───── The input

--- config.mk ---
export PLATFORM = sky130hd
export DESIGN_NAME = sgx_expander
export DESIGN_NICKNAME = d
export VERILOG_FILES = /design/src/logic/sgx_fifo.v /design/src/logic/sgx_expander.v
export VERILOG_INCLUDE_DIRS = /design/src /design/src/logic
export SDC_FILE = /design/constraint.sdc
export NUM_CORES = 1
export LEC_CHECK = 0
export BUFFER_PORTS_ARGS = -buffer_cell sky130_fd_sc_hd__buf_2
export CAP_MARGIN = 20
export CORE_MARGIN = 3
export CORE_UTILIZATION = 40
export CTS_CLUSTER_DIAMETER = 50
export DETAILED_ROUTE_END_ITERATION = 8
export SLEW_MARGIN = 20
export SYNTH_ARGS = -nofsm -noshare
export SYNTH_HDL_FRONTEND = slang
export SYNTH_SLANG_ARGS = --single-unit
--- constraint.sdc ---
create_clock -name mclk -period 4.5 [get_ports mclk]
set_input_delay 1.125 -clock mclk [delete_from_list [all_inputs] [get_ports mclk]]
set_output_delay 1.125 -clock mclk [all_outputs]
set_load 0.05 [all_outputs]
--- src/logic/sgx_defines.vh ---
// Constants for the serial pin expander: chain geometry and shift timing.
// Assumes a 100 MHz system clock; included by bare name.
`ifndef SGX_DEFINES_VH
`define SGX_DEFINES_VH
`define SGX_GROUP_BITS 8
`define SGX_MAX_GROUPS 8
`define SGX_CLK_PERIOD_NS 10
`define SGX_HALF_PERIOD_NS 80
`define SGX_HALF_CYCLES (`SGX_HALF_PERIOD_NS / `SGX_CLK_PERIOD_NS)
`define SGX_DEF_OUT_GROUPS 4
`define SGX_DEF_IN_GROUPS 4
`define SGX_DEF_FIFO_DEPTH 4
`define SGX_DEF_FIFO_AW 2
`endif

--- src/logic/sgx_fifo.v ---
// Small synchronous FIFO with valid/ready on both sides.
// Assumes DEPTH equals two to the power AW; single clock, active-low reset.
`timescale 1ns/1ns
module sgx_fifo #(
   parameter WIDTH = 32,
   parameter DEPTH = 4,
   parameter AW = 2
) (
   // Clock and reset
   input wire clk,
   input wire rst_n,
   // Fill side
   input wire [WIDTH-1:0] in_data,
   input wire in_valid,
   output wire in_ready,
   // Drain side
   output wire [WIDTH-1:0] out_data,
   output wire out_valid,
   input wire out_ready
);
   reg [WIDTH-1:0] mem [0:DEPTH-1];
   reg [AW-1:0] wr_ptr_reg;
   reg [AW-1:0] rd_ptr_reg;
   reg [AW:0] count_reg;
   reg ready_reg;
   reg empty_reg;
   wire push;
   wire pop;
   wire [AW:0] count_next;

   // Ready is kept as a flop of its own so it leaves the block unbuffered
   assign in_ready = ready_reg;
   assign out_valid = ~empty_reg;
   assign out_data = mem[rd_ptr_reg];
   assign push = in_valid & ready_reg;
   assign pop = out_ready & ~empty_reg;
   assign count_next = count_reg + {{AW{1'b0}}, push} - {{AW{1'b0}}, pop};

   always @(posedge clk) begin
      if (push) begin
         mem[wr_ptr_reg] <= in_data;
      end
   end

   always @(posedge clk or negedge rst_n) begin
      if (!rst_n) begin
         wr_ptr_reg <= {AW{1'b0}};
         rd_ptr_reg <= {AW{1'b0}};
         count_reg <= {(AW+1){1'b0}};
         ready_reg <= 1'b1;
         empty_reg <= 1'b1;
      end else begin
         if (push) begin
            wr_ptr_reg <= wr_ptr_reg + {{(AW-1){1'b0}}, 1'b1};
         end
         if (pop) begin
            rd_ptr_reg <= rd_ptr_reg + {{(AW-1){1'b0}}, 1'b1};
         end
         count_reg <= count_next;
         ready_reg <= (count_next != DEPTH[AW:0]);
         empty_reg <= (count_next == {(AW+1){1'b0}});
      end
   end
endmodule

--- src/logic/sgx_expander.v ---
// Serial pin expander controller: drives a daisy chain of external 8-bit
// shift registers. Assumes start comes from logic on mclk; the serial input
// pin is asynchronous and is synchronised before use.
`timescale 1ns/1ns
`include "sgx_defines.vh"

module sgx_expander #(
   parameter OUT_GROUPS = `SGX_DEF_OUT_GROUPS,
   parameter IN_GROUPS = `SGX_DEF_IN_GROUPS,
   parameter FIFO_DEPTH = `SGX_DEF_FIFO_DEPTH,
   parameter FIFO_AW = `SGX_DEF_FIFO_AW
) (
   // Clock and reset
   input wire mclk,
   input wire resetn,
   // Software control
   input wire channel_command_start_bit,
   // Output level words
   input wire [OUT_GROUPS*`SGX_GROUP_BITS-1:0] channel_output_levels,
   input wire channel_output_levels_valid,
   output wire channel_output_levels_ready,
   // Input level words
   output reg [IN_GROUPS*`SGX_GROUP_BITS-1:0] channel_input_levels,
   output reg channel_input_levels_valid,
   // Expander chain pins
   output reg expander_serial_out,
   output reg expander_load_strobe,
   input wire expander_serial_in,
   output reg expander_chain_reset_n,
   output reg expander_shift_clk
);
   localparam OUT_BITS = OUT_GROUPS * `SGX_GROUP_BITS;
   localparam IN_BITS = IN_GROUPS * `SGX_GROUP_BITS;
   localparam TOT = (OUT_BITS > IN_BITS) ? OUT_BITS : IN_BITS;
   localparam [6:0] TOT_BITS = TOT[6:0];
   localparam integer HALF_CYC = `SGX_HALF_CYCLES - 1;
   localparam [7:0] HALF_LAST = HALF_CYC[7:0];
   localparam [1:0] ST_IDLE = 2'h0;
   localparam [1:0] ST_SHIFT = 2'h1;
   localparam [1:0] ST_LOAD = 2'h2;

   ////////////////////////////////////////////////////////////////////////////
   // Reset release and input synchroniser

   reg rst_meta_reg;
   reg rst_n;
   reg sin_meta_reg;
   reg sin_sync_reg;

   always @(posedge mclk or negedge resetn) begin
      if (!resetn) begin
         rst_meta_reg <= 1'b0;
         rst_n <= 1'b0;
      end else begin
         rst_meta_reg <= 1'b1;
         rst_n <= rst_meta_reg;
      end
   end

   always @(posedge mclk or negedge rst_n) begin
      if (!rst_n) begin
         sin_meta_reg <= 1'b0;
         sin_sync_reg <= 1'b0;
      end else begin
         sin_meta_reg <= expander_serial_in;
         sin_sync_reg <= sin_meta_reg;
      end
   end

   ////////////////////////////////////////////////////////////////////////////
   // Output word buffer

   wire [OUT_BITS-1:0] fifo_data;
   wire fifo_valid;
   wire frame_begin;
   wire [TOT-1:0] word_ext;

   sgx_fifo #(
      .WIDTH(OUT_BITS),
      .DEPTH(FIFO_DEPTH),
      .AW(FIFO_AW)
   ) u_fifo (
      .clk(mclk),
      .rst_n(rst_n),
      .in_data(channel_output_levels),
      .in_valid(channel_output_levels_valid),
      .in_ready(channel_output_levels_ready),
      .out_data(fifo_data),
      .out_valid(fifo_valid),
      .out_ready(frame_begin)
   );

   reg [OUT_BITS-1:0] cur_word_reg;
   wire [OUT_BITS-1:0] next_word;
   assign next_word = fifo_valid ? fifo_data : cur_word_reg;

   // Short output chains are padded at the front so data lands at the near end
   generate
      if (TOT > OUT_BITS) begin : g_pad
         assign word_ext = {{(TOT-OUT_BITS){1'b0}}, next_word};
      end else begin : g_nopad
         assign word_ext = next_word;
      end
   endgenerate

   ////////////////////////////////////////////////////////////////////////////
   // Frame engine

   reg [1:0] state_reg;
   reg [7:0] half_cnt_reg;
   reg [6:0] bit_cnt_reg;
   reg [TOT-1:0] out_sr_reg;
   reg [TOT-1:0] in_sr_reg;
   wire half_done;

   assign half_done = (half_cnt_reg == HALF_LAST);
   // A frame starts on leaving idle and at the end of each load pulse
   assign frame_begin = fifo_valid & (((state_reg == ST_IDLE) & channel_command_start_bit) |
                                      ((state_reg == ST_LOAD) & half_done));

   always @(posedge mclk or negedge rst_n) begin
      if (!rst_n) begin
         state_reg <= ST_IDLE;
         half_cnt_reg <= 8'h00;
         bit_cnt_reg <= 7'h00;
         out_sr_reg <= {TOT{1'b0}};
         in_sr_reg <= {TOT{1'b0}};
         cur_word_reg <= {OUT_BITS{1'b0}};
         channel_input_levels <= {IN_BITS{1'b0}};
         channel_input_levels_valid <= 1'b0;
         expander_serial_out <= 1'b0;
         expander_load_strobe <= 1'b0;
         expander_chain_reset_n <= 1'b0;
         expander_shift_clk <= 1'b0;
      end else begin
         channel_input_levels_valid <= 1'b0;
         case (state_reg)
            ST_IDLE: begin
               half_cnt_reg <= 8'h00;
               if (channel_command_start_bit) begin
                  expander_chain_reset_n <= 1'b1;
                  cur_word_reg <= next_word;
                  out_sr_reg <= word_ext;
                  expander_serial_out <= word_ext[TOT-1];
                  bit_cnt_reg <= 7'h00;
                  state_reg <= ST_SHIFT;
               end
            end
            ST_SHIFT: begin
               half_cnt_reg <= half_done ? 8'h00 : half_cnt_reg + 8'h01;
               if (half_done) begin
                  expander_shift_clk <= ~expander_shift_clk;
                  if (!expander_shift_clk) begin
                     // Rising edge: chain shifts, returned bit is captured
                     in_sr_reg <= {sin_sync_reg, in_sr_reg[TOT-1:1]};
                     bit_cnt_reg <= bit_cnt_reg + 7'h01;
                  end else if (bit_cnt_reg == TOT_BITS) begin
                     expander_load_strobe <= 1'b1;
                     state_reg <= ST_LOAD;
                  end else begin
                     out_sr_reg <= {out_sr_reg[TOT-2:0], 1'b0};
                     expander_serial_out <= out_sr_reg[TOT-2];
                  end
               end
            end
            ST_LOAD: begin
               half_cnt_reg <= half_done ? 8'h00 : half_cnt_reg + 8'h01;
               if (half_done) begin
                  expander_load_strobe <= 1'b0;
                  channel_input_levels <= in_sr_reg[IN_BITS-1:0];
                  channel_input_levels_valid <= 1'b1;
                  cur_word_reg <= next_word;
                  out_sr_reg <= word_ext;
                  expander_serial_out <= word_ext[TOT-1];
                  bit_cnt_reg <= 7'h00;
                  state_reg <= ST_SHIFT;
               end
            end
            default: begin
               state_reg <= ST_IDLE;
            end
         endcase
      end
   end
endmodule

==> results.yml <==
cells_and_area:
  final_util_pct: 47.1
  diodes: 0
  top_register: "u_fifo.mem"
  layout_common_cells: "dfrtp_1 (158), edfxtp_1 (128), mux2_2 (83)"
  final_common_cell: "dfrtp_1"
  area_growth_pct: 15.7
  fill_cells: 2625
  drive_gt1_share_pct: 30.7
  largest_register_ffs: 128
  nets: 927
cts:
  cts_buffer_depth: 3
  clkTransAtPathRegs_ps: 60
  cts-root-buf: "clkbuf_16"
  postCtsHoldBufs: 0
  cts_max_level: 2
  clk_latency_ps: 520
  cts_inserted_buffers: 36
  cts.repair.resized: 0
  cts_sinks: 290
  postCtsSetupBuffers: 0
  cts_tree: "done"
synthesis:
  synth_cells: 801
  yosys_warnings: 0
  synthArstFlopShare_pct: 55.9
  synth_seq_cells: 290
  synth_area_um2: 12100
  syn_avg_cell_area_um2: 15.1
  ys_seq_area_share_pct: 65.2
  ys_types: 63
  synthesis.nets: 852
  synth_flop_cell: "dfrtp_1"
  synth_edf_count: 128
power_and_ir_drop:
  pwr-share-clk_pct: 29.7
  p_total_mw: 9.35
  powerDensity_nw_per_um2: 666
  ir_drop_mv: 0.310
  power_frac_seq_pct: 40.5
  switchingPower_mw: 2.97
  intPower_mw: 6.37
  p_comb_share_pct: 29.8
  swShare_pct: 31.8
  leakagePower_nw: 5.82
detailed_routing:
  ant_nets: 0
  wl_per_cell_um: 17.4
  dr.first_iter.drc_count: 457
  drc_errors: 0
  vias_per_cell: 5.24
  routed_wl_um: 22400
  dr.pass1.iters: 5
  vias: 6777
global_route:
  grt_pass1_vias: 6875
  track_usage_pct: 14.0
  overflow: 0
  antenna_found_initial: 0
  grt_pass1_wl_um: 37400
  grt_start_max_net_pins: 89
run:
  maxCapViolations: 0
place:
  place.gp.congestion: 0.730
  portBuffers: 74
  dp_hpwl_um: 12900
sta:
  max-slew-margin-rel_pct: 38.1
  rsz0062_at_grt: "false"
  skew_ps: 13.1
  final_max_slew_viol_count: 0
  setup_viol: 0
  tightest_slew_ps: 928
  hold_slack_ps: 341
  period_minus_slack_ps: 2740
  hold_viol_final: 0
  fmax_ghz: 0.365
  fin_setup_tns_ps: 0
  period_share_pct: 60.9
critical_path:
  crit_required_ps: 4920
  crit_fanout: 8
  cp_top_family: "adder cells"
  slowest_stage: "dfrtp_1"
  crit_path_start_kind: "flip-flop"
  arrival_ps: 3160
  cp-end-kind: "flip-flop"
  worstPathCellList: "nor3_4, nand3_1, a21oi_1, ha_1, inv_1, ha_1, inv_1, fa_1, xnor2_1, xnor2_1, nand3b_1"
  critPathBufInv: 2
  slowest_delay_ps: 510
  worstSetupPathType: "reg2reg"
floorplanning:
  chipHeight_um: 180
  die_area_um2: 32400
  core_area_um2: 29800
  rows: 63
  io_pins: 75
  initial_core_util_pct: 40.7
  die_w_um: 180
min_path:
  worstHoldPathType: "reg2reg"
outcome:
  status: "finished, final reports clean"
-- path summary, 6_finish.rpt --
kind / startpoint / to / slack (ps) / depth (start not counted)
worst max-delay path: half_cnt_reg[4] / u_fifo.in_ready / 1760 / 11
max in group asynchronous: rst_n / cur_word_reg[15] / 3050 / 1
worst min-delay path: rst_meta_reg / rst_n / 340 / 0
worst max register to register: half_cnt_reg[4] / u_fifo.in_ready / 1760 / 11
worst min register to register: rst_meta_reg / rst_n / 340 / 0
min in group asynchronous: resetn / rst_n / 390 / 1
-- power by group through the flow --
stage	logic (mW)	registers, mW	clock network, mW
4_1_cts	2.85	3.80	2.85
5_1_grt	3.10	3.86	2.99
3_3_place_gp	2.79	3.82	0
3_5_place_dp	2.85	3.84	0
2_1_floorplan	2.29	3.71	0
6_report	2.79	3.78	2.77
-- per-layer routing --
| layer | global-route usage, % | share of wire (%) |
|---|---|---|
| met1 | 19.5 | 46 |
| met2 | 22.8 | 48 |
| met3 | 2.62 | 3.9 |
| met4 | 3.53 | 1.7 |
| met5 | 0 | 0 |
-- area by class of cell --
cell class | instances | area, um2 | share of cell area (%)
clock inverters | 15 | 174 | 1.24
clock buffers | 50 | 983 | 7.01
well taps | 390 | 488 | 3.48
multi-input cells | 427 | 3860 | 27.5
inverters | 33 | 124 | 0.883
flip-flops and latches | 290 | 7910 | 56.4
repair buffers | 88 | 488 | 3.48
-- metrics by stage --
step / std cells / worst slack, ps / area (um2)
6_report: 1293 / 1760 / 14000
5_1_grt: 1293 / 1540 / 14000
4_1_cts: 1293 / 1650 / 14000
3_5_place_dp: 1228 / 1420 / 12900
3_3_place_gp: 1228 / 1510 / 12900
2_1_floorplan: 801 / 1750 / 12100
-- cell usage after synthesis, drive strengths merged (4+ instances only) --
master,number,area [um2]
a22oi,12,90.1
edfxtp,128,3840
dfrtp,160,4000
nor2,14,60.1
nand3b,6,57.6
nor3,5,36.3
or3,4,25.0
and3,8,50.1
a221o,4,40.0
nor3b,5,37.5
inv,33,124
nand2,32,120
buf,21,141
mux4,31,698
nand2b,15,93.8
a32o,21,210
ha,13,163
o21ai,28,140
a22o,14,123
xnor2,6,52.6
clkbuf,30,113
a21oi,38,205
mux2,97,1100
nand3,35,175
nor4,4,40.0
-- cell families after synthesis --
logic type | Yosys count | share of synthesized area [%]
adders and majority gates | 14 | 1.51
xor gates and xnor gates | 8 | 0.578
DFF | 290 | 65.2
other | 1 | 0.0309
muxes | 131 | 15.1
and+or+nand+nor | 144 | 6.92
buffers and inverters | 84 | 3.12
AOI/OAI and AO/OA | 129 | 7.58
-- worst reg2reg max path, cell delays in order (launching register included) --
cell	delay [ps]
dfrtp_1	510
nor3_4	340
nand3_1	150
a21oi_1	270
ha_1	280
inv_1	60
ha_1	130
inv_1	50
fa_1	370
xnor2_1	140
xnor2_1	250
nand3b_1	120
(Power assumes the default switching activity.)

──────────
───── The input

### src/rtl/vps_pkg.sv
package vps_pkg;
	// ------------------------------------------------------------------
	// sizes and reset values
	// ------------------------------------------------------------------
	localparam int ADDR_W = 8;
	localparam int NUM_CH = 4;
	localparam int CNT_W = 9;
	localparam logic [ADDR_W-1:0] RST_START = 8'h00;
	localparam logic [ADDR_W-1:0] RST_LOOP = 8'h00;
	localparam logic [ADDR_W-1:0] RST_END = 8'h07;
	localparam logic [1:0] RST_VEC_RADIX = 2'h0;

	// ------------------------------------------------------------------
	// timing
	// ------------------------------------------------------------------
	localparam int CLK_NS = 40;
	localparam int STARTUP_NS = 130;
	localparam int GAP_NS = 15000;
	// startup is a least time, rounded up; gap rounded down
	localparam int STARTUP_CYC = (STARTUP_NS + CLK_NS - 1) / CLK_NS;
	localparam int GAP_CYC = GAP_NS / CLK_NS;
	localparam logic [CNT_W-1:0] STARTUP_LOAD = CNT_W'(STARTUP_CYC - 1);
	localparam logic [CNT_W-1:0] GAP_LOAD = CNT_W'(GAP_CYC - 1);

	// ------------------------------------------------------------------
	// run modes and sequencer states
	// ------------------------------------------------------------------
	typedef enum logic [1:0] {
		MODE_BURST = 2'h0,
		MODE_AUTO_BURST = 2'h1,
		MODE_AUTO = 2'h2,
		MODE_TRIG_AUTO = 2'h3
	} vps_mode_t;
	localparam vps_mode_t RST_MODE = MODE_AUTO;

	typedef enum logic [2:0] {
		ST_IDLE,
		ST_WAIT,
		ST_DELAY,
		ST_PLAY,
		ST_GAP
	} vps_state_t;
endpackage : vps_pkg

──────────

## Assignment
In the entries above, one line contains "p_comb_share_pct: 29.8" and another contains "setup_viol: 0". Reproduce exactly those two lines and the lines between them, nothing else.

## Answer box
  p_comb_share_pct: 29.8
  swShare_pct: 31.8
  leakagePower_nw: 5.82
detailed_routing:
  ant_nets: 0
  wl_per_cell_um: 17.4
  dr.first_iter.drc_count: 457
  drc_errors: 0
  vias_per_cell: 5.24
  routed_wl_um: 22400
  dr.pass1.iters: 5
  vias: 6777
global_route:
  grt_pass1_vias: 6875
  track_usage_pct: 14.0
  overflow: 0
  antenna_found_initial: 0
  grt_pass1_wl_um: 37400
  grt_start_max_net_pins: 89
run:
  maxCapViolations: 0
place:
  place.gp.congestion: 0.730
  portBuffers: 74
  dp_hpwl_um: 12900
sta:
  max-slew-margin-rel_pct: 38.1
  rsz0062_at_grt: "false"
  skew_ps: 13.1
  final_max_slew_viol_count: 0
  setup_viol: 0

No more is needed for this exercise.